Look through the records below for the line holding "export IMPL_hold_violations=0". Write it out exactly, with each following line through the line holding "export IMPL_cts_buffers_inserted=5".
---------- DATASET EXCERPTS ----------
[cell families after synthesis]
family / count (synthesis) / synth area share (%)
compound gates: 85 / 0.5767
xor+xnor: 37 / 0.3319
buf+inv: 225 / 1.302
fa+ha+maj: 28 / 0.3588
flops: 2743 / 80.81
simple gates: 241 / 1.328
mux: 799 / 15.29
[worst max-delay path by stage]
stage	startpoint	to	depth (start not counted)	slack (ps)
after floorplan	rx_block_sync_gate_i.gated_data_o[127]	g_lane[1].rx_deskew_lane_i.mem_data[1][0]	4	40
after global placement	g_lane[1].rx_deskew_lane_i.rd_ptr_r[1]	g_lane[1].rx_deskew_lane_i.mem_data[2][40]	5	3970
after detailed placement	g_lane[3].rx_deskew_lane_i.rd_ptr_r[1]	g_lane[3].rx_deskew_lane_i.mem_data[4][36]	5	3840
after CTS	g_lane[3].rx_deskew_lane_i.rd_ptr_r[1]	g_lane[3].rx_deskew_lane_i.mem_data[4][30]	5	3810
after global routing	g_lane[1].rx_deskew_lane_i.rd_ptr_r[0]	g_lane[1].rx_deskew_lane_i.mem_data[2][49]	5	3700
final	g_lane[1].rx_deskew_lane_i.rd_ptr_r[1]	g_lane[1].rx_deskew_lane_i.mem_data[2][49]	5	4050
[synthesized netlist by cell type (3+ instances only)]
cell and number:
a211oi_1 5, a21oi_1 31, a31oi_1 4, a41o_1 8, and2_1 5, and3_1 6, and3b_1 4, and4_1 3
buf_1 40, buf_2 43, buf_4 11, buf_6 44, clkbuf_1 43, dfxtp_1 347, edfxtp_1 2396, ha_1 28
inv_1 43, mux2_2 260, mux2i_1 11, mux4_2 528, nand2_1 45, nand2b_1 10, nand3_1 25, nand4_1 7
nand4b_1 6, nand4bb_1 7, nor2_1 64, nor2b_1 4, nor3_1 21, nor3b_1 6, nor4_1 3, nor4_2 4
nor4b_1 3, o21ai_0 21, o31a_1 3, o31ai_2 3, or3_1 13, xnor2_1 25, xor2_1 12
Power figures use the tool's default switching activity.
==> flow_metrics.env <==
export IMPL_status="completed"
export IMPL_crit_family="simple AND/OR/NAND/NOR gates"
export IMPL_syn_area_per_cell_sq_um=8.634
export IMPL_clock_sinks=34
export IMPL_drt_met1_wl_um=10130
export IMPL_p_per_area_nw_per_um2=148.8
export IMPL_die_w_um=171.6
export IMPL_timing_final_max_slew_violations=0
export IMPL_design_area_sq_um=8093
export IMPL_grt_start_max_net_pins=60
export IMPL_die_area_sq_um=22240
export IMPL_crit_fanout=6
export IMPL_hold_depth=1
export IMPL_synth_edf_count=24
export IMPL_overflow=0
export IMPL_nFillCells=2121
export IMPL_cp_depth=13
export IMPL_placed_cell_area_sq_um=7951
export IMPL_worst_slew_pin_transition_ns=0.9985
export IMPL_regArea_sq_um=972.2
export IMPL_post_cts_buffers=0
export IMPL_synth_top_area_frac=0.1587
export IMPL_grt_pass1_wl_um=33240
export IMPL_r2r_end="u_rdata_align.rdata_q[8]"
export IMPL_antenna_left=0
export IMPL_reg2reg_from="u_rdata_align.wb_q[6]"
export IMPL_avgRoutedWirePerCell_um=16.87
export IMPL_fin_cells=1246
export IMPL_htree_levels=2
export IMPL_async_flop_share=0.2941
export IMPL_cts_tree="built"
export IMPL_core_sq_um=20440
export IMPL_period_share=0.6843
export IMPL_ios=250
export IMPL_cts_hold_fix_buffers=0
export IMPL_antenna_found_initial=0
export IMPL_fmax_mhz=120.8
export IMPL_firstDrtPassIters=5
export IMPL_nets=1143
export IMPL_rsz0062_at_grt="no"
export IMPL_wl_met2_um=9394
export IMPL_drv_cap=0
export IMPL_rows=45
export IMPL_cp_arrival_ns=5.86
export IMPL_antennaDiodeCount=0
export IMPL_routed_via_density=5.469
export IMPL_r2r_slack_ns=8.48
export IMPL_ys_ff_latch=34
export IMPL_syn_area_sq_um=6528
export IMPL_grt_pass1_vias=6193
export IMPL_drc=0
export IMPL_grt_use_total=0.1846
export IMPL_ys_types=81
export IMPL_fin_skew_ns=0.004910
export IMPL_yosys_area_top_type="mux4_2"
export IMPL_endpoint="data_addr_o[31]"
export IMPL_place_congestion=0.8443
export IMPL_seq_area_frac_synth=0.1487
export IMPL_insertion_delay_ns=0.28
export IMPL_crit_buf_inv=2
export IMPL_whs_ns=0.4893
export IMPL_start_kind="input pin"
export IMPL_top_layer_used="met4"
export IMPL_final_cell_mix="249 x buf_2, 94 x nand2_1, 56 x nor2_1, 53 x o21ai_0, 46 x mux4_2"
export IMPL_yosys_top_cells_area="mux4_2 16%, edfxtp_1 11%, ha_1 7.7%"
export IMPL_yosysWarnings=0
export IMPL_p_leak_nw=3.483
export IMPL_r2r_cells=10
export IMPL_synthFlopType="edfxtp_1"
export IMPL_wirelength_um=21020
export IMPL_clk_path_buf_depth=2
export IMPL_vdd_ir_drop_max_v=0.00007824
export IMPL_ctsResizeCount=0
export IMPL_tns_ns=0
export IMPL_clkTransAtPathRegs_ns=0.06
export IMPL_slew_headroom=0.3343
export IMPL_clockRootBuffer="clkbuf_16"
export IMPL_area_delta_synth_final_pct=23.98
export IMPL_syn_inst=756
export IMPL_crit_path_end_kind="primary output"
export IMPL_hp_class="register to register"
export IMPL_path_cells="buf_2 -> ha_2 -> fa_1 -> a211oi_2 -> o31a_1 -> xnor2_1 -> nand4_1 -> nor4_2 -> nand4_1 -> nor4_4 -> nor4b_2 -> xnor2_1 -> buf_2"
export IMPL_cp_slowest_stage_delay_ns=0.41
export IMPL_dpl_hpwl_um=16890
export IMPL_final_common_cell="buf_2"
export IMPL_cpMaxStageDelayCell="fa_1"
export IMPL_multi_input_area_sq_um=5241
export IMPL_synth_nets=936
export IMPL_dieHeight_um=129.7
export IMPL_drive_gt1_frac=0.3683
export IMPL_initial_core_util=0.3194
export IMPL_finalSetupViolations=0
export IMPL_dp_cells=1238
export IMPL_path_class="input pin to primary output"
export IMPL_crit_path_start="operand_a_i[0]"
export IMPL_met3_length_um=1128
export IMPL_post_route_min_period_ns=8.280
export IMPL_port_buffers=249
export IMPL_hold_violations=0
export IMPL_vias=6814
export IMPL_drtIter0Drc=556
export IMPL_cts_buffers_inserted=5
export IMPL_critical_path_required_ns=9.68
--- config.mk ---
export PLATFORM = sky130hd
export DESIGN_NAME = xbar_rd_top
export DESIGN_NICKNAME = d
export VERILOG_FILES = /design/src/xbar_pkg.sv /design/src/xbar_rd_if.sv /design/src/xbar_addr_decode.sv /design/src/xbar_decerr_slv.sv /design/src/xbar_rd_demux.sv /design/src/xbar_rd_mux.sv /design/src/xbar_rd_top.sv
export SDC_FILE = /design/constraint.sdc
export NUM_CORES = 1
export LEC_CHECK = 0
export BUFFER_PORTS_ARGS = -buffer_cell sky130_fd_sc_hd__buf_4
export CAP_MARGIN = 10
export CORE_AREA = 2 2 156 158
export CTS_CLUSTER_DIAMETER = 50
export CTS_CLUSTER_SIZE = 24
export DETAILED_ROUTE_END_ITERATION = 6
export DIE_AREA = 0 0 158 160
export SLEW_MARGIN = 20
export SYNTH_ARGS = -nofsm -noshare
export SYNTH_HDL_FRONTEND = slang
export SYNTH_SLANG_ARGS = --single-unit
--- constraint.sdc ---
create_clock -name clk_i -period 4.5 [get_ports clk_i]
set_clock_uncertainty 0.15 [all_clocks]
set_input_delay 0.675 -clock clk_i [delete_from_list [all_inputs] [get_ports clk_i]]
set_output_delay 0.675 -clock clk_i [all_outputs]
set_load 0.01 [all_outputs]
--- src/xbar_pkg.sv ---
/*
  Shared constants and types for the read-only crossbar.
  Import it with a wildcard in the module header. The address map lives here.
*/
`default_nettype none

package xbar_pkg;

  // Port counts
  localparam int unsigned NUM_SLV_PORTS = 2;
  localparam int unsigned NUM_MST_PORTS = 3;
  localparam int unsigned NUM_RULES     = 4;

  // Bus widths
  localparam int unsigned ADDR_W   = 32;
  localparam int unsigned DATA_W   = 32;
  localparam int unsigned SLV_ID_W = 4;
  localparam int unsigned SRC_W    = $clog2(NUM_SLV_PORTS);
  localparam int unsigned MST_ID_W = SLV_ID_W + SRC_W;

  // ID ordering, one counter per low ID value
  localparam int unsigned ID_USED   = 2;
  localparam int unsigned TRACK_NUM = 2 ** ID_USED;
  localparam int unsigned MAX_TRANS = 4;
  localparam int unsigned CNT_W     = $clog2(MAX_TRANS + 1);

  typedef logic [ADDR_W-1:0]   addr_t;
  typedef logic [DATA_W-1:0]   data_t;
  typedef logic [SLV_ID_W-1:0] slv_id_t;
  typedef logic [1:0]          resp_t;
  // NUM_MST_PORTS selects the decode-error target
  typedef logic [1:0]          port_sel_t;

  // Master-side ID, raw word or source index over the slave ID
  typedef union packed {
    logic [MST_ID_W-1:0] raw;
    struct packed {
      logic [SRC_W-1:0] src;
      slv_id_t          id;
    } f;
  } mst_id_u;

  localparam resp_t RESP_OKAY   = 2'b00;
  localparam resp_t RESP_DECERR = 2'b11;
  localparam data_t DECERR_DATA = 32'hdead_beef;

  // Start inclusive, end exclusive, highest matching rule wins
  // Rule 3 overlays a window of port 0, 0x3000_0000 and up is a hole
  localparam addr_t     RULE_START [NUM_RULES] = '{32'h0000_0000, 32'h1000_0000,
                                                   32'h2000_0000, 32'h0800_0000};
  localparam addr_t     RULE_END   [NUM_RULES] = '{32'h1000_0000, 32'h2000_0000,
                                                   32'h3000_0000, 32'h0900_0000};
  localparam port_sel_t RULE_PORT  [NUM_RULES] = '{2'd0, 2'd1, 2'd2, 2'd0};

endpackage

`default_nettype wire

--- src/xbar_rd_if.sv ---
/*
  One read request and read response channel pair.
  ID_W sets the ID width, slave side or master side.
*/
`default_nettype none

interface xbar_rd_if import xbar_pkg::*; #(
  parameter int unsigned ID_W = SLV_ID_W
);

  // Read request
  logic            ar_valid;
  logic            ar_ready;
  addr_t           ar_addr;
  logic [ID_W-1:0] ar_id;

  // Read response
  logic            r_valid;
  logic            r_ready;
  data_t           r_data;
  logic [ID_W-1:0] r_id;
  resp_t           r_resp;

  // Side that issues requests
  modport initiator (
    output ar_valid, ar_addr, ar_id, r_ready,
    input  ar_ready, r_valid, r_data, r_id, r_resp
  );

  // Side that answers them
  modport target (
    input  ar_valid, ar_addr, ar_id, r_ready,
    output ar_ready, r_valid, r_data, r_id, r_resp
  );

endinterface

`default_nettype wire

--- src/xbar_addr_decode.sv ---
/*
  Read address decoder for one slave port.
  Maps an address to a master port, the default port or the error target.
*/
`default_nettype none

module xbar_addr_decode import xbar_pkg::*; (
  input  addr_t     ar_addr_i,
  input  logic      default_en_i,
  input  port_sel_t default_port_i,
  output port_sel_t sel_o
);

  logic      hit;
  port_sel_t hit_port;

  // Walk all rules, a later match overrides an earlier one
  always_comb begin
    hit      = 1'b0;
    hit_port = '0;
    for (int r = 0; r < NUM_RULES; r++) begin
      if ((ar_addr_i >= RULE_START[r]) && (ar_addr_i < RULE_END[r])) begin
        hit      = 1'b1;
        hit_port = RULE_PORT[r];
      end
    end
  end

  // Fallback order: map hit, then default port, then decode error
  always_comb begin
    if (hit) begin
      sel_o = hit_port;
    end else if (default_en_i) begin
      sel_o = default_port_i;
    end else begin
      sel_o = port_sel_t'(NUM_MST_PORTS);
    end
  end

endmodule

`default_nettype wire

--- src/xbar_decerr_slv.sv ---
/*
  Decode-error target behind one slave port.
  Takes one read at a time and answers it a cycle later with DECERR.
*/
`default_nettype none

module xbar_decerr_slv import xbar_pkg::*; (
  input  logic      clk_i,
  input  logic      rst_n_i,
  xbar_rd_if.target slv
);

  logic    pend_q;
  slv_id_t id_q;
  logic    ar_fire;
  logic    r_fire;

  assign ar_fire = slv.ar_valid && slv.ar_ready;
  assign r_fire  = slv.r_valid && slv.r_ready;

  // No new request while the single response slot is taken
  assign slv.ar_ready = !pend_q;

  assign slv.r_valid = pend_q;
  assign slv.r_data  = DECERR_DATA;
  assign slv.r_resp  = RESP_DECERR;
  assign slv.r_id    = id_q;

  always_ff @(posedge clk_i or negedge rst_n_i) begin
    if (!rst_n_i) begin
      pend_q <= 1'b0;
    end else if (ar_fire) begin
      pend_q <= 1'b1;
    end else if (r_fire) begin
      pend_q <= 1'b0;
    end
  end

  // Echoed ID
  always_ff @(posedge clk_i) begin
    if (ar_fire) begin
      id_q <= slv.ar_id;
    end
  end

  // Requester keeps a waiting read and its ID until the slot takes it
  a_ar_hold: assert property (@(posedge clk_i) disable iff (!rst_n_i)
    (slv.ar_valid && !slv.ar_ready) |=> (slv.ar_valid && $stable(slv.ar_id)))
    else $error("decode-error request withdrawn before it was accepted");

endmodule

`default_nettype wire

--- src/xbar_rd_demux.sv ---
/*
  Slave port stage. Steers each read to the selected target and keeps
  per-ID ordering. Responses come back with fixed priority, lowest target first.
*/
`default_nettype none

module xbar_rd_demux import xbar_pkg::*; (
  input  logic         clk_i,
  input  logic         rst_n_i,
  input  port_sel_t    sel_i,
  xbar_rd_if.target    slv,
  xbar_rd_if.initiator mst [NUM_MST_PORTS+1]
);

  localparam int unsigned NUM_TGT = NUM_MST_PORTS + 1;

  // Per-ID tracking
  logic [CNT_W-1:0] cnt_q [TRACK_NUM];
  logic [CNT_W-1:0] cnt_d [TRACK_NUM];
  port_sel_t        tgt_q [TRACK_NUM];

  logic [ID_USED-1:0] ar_idx;
  logic [ID_USED-1:0] r_idx;
  logic               stall;
  logic               ar_fire;
  logic               r_fire;

  // Gathered target signals
  logic [NUM_TGT-1:0] ar_ready_vec;
  logic [NUM_TGT-1:0] r_valid_vec;
  data_t              r_data_vec [NUM_TGT];
  slv_id_t            r_id_vec   [NUM_TGT];
  resp_t              r_resp_vec [NUM_TGT];

  // Response selection, held while the slave port stalls it
  port_sel_t r_pick;
  port_sel_t r_sel;
  port_sel_t r_lock_sel_q;
  logic      r_lock_q;

  assign ar_idx = slv.ar_id[ID_USED-1:0];
  assign r_idx  = slv.r_id[ID_USED-1:0];

  // Reads of this ID already head elsewhere, or too many outstanding
  assign stall = ((cnt_q[ar_idx] != '0) && (tgt_q[ar_idx] != sel_i)) ||
                 (cnt_q[ar_idx] == CNT_W'(MAX_TRANS));

  assign slv.ar_ready = !stall && ar_ready_vec[sel_i];
  assign ar_fire      = slv.ar_valid && slv.ar_ready;

  for (genvar j = 0; j < NUM_TGT; j++) begin : g_tgt
    // Request goes only to the selected target
    assign mst[j].ar_valid = slv.ar_valid && !stall && (sel_i == port_sel_t'(j));
    assign mst[j].ar_addr  = slv.ar_addr;
    assign mst[j].ar_id    = slv.ar_id;
    assign ar_ready_vec[j] = mst[j].ar_ready;

    assign r_valid_vec[j] = mst[j].r_valid;
    assign r_data_vec[j]  = mst[j].r_data;
    assign r_id_vec[j]    = mst[j].r_id;
    assign r_resp_vec[j]  = mst[j].r_resp;
    assign mst[j].r_ready = slv.r_ready && (r_sel == port_sel_t'(j));
  end

  // Lowest valid index wins
  always_comb begin
    r_pick = port_sel_t'(NUM_MST_PORTS);
    for (int j = NUM_TGT - 1; j >= 0; j--) begin
      if (r_valid_vec[j]) begin
        r_pick = port_sel_t'(j);
      end
    end
  end

  assign r_sel = r_lock_q ? r_lock_sel_q : r_pick;

  assign slv.r_valid = r_valid_vec[r_sel];
  assign slv.r_data  = r_data_vec[r_sel];
  assign slv.r_id    = r_id_vec[r_sel];
  assign slv.r_resp  = r_resp_vec[r_sel];
  assign r_fire      = slv.r_valid && slv.r_ready;

  // Count up on request, down on response
  always_comb begin
    for (int t = 0; t < TRACK_NUM; t++) begin
      cnt_d[t] = cnt_q[t];
    end
    if (ar_fire) begin
      cnt_d[ar_idx] = cnt_d[ar_idx] + 1'b1;
    end
    if (r_fire) begin
      cnt_d[r_idx] = cnt_d[r_idx] - 1'b1;
    end
  end

  always_ff @(posedge clk_i or negedge rst_n_i) begin
    if (!rst_n_i) begin
      for (int t = 0; t < TRACK_NUM; t++) begin
        cnt_q[t] <= '0;
        tgt_q[t] <= '0;
      end
      r_lock_q     <= 1'b0;
      r_lock_sel_q <= '0;
    end else begin
      cnt_q <= cnt_d;
      if (ar_fire) begin
        tgt_q[ar_idx] <= sel_i;
      end
      r_lock_q     <= slv.r_valid && !slv.r_ready;
      r_lock_sel_q <= r_sel;
    end
  end

  // Decoder inputs must not move under a waiting request
  a_sel_stable: assert property (@(posedge clk_i) disable iff (!rst_n_i)
    (slv.ar_valid && !slv.ar_ready) |=> $stable(sel_i))
    else $error("demux select changed under a pending request");

  // Every response matches an earlier counted request
  a_no_underflow: assert property (@(posedge clk_i) disable iff (!rst_n_i)
    r_fire |-> (cnt_q[r_idx] != '0))
    else $error("demux response without outstanding read");

endmodule

`default_nettype wire

--- src/xbar_rd_mux.sv ---
/*
  Master port stage. Round-robin over the slave ports.
  The source index goes above the ID on the way out and routes each response back.
*/
`default_nettype none

module xbar_rd_mux import xbar_pkg::*; (
  input  logic         clk_i,
  input  logic         rst_n_i,
  xbar_rd_if.target    slv [NUM_SLV_PORTS],
  xbar_rd_if.initiator mst
);

  logic [NUM_SLV_PORTS-1:0] req_vec;
  logic [NUM_SLV_PORTS-1:0] r_ready_vec;
  addr_t                    addr_vec [NUM_SLV_PORTS];
  slv_id_t                  id_vec   [NUM_SLV_PORTS];

  // Arbitration state
  logic [SRC_W-1:0] rr_q;
  logic [SRC_W-1:0] gnt_free;
  logic [SRC_W-1:0] gnt;
  logic [SRC_W-1:0] lock_gnt_q;
  logic             lock_q;
  logic             ar_fire;

  mst_id_u req_id;
  mst_id_u rsp_id;

  assign rsp_id.raw = mst.r_id;

  for (genvar i = 0; i < NUM_SLV_PORTS; i++) begin : g_slv
    assign req_vec[i]  = slv[i].ar_valid;
    assign addr_vec[i] = slv[i].ar_addr;
    assign id_vec[i]   = slv[i].ar_id;
    assign slv[i].ar_ready = mst.ar_ready && (gnt == SRC_W'(i));

    // Response goes to the port named in the source field
    assign slv[i].r_valid = mst.r_valid && (rsp_id.f.src == SRC_W'(i));
    assign slv[i].r_data  = mst.r_data;
    assign slv[i].r_id    = rsp_id.f.id;
    assign slv[i].r_resp  = mst.r_resp;
    assign r_ready_vec[i] = slv[i].r_ready;
  end

  // First requester after the last winner
  always_comb begin
    int unsigned cand;
    gnt_free = rr_q;
    for (int k = NUM_SLV_PORTS; k >= 1; k--) begin
      cand = (int'(rr_q) + k) % NUM_SLV_PORTS;
      if (req_vec[cand]) begin
        gnt_free = SRC_W'(cand);
      end
    end
  end

  // A raised request keeps its grant until it transfers
  assign gnt = lock_q ? lock_gnt_q : gnt_free;

  always_comb begin
    req_id.f.src = gnt;
    req_id.f.id  = id_vec[gnt];
  end

  assign mst.ar_valid = req_vec[gnt];
  assign mst.ar_addr  = addr_vec[gnt];
  assign mst.ar_id    = req_id.raw;
  assign mst.r_ready  = r_ready_vec[rsp_id.f.src];
  assign ar_fire      = mst.ar_valid && mst.ar_ready;

  always_ff @(posedge clk_i or negedge rst_n_i) begin
    if (!rst_n_i) begin
      rr_q       <= SRC_W'(NUM_SLV_PORTS - 1);
      lock_q     <= 1'b0;
      lock_gnt_q <= '0;
    end else begin
      lock_q     <= mst.ar_valid && !mst.ar_ready;
      lock_gnt_q <= gnt;
      if (ar_fire) begin
        rr_q <= gnt;
      end
    end
  end

  // Waiting request and its payload hold until the target takes it
  a_ar_hold: assert property (@(posedge clk_i) disable iff (!rst_n_i)
    (mst.ar_valid && !mst.ar_ready) |=>
      (mst.ar_valid && $stable(mst.ar_id) && $stable(mst.ar_addr)))
    else $error("mux request changed before it was accepted");

endmodule

`default_nettype wire

--- src/xbar_rd_top.sv ---
/*
  Read-only crossbar top with flat ports on both sides.
  Per slave port a decoder, demux and error target; per master port a mux.
*/
`default_nettype none

module xbar_rd_top import xbar_pkg::*; (
  input  logic clk_i,
  input  logic rst_n_i,
  // Slave ports, initiators connect here
  input  logic      [NUM_SLV_PORTS-1:0] s_ar_valid_i,
  input  addr_t     [NUM_SLV_PORTS-1:0] s_ar_addr_i,
  input  slv_id_t   [NUM_SLV_PORTS-1:0] s_ar_id_i,
  input  logic      [NUM_SLV_PORTS-1:0] s_r_ready_i,
  input  logic      [NUM_SLV_PORTS-1:0] default_en_i,
  input  port_sel_t [NUM_SLV_PORTS-1:0] default_port_i,
  output logic      [NUM_SLV_PORTS-1:0] s_ar_ready_o,
  output logic      [NUM_SLV_PORTS-1:0] s_r_valid_o,
  output data_t     [NUM_SLV_PORTS-1:0] s_r_data_o,
  output slv_id_t   [NUM_SLV_PORTS-1:0] s_r_id_o,
  output resp_t     [NUM_SLV_PORTS-1:0] s_r_resp_o,
  // Master ports, targets connect here
  output logic  [NUM_MST_PORTS-1:0]               m_ar_valid_o,
  output addr_t [NUM_MST_PORTS-1:0]               m_ar_addr_o,
  output logic  [NUM_MST_PORTS-1:0][MST_ID_W-1:0] m_ar_id_o,
  output logic  [NUM_MST_PORTS-1:0]               m_r_ready_o,
  input  logic  [NUM_MST_PORTS-1:0]               m_ar_ready_i,
  input  logic  [NUM_MST_PORTS-1:0]               m_r_valid_i,
  input  data_t [NUM_MST_PORTS-1:0]               m_r_data_i,
  input  logic  [NUM_MST_PORTS-1:0][MST_ID_W-1:0] m_r_id_i,
  input  resp_t [NUM_MST_PORTS-1:0]               m_r_resp_i
);

  // Crossing point, indexed [slave port][master port]
  logic    [NUM_SLV_PORTS-1:0][NUM_MST_PORTS-1:0] x_ar_valid;
  logic    [NUM_SLV_PORTS-1:0][NUM_MST_PORTS-1:0] x_ar_ready;
  addr_t   [NUM_SLV_PORTS-1:0][NUM_MST_PORTS-1:0] x_ar_addr;
  slv_id_t [NUM_SLV_PORTS-1:0][NUM_MST_PORTS-1:0] x_ar_id;
  logic    [NUM_SLV_PORTS-1:0][NUM_MST_PORTS-1:0] x_r_valid;
  logic    [NUM_SLV_PORTS-1:0][NUM_MST_PORTS-1:0] x_r_ready;
  data_t   [NUM_SLV_PORTS-1:0][NUM_MST_PORTS-1:0] x_r_data;
  slv_id_t [NUM_SLV_PORTS-1:0][NUM_MST_PORTS-1:0] x_r_id;
  resp_t   [NUM_SLV_PORTS-1:0][NUM_MST_PORTS-1:0] x_r_resp;

  for (genvar i = 0; i < NUM_SLV_PORTS; i++) begin : g_slv
    port_sel_t sel;

    xbar_rd_if #(.ID_W(SLV_ID_W)) port_bus ();
    // Last element feeds the error target
    xbar_rd_if #(.ID_W(SLV_ID_W)) dmx_bus [NUM_MST_PORTS+1] ();

    assign port_bus.ar_valid = s_ar_valid_i[i];
    assign port_bus.ar_addr  = s_ar_addr_i[i];
    assign port_bus.ar_id    = s_ar_id_i[i];
    assign port_bus.r_ready  = s_r_ready_i[i];
    assign s_ar_ready_o[i]   = port_bus.ar_ready;
    assign s_r_valid_o[i]    = port_bus.r_valid;
    assign s_r_data_o[i]     = port_bus.r_data;
    assign s_r_id_o[i]       = port_bus.r_id;
    assign s_r_resp_o[i]     = port_bus.r_resp;

    xbar_addr_decode u_dec (
      .ar_addr_i      (s_ar_addr_i[i]),
      .default_en_i   (default_en_i[i]),
      .default_port_i (default_port_i[i]),
      .sel_o          (sel)
    );

    xbar_rd_demux u_dmx (
      .clk_i   (clk_i),
      .rst_n_i (rst_n_i),
      .sel_i   (sel),
      .slv     (port_bus),
      .mst     (dmx_bus)
    );

    xbar_decerr_slv u_err (
      .clk_i   (clk_i),
      .rst_n_i (rst_n_i),
      .slv     (dmx_bus[NUM_MST_PORTS])
    );

    for (genvar j = 0; j < NUM_MST_PORTS; j++) begin : g_x
      assign x_ar_valid[i][j]     = dmx_bus[j].ar_valid;
      assign x_ar_addr[i][j]      = dmx_bus[j].ar_addr;
      assign x_ar_id[i][j]        = dmx_bus[j].ar_id;
      assign x_r_ready[i][j]      = dmx_bus[j].r_ready;
      assign dmx_bus[j].ar_ready  = x_ar_ready[i][j];
      assign dmx_bus[j].r_valid   = x_r_valid[i][j];
      assign dmx_bus[j].r_data    = x_r_data[i][j];
      assign dmx_bus[j].r_id      = x_r_id[i][j];
      assign dmx_bus[j].r_resp    = x_r_resp[i][j];
    end
  end

  for (genvar j = 0; j < NUM_MST_PORTS; j++) begin : g_mst
    xbar_rd_if #(.ID_W(SLV_ID_W)) mux_bus [NUM_SLV_PORTS] ();
    xbar_rd_if #(.ID_W(MST_ID_W)) port_bus ();

    // Transposed view of the crossing point
    for (genvar i = 0; i < NUM_SLV_PORTS; i++) begin : g_x
      assign mux_bus[i].ar_valid = x_ar_valid[i][j];
      assign mux_bus[i].ar_addr  = x_ar_addr[i][j];
      assign mux_bus[i].ar_id    = x_ar_id[i][j];
      assign mux_bus[i].r_ready  = x_r_ready[i][j];
      assign x_ar_ready[i][j]    = mux_bus[i].ar_ready;
      assign x_r_valid[i][j]     = mux_bus[i].r_valid;
      assign x_r_data[i][j]      = mux_bus[i].r_data;
      assign x_r_id[i][j]        = mux_bus[i].r_id;
      assign x_r_resp[i][j]      = mux_bus[i].r_resp;
    end

    xbar_rd_mux u_mux (
      .clk_i   (clk_i),
      .rst_n_i (rst_n_i),
      .slv     (mux_bus),
      .mst     (port_bus)
    );

    assign m_ar_valid_o[j]   = port_bus.ar_valid;
    assign m_ar_addr_o[j]    = port_bus.ar_addr;
    assign m_ar_id_o[j]      = port_bus.ar_id;
    assign m_r_ready_o[j]    = port_bus.r_ready;
    assign port_bus.ar_ready = m_ar_ready_i[j];
    assign port_bus.r_valid  = m_r_valid_i[j];
    assign port_bus.r_data   = m_r_data_i[j];
    assign port_bus.r_id     = m_r_id_i[j];
    assign port_bus.r_resp   = m_r_resp_i[j];
  end

endmodule

`default_nettype wire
----------
## OUTPUT FOR THIS EXERCISE
export IMPL_hold_violations=0
export IMPL_vias=6814
export IMPL_drtIter0Drc=556
export IMPL_cts_buffers_inserted=5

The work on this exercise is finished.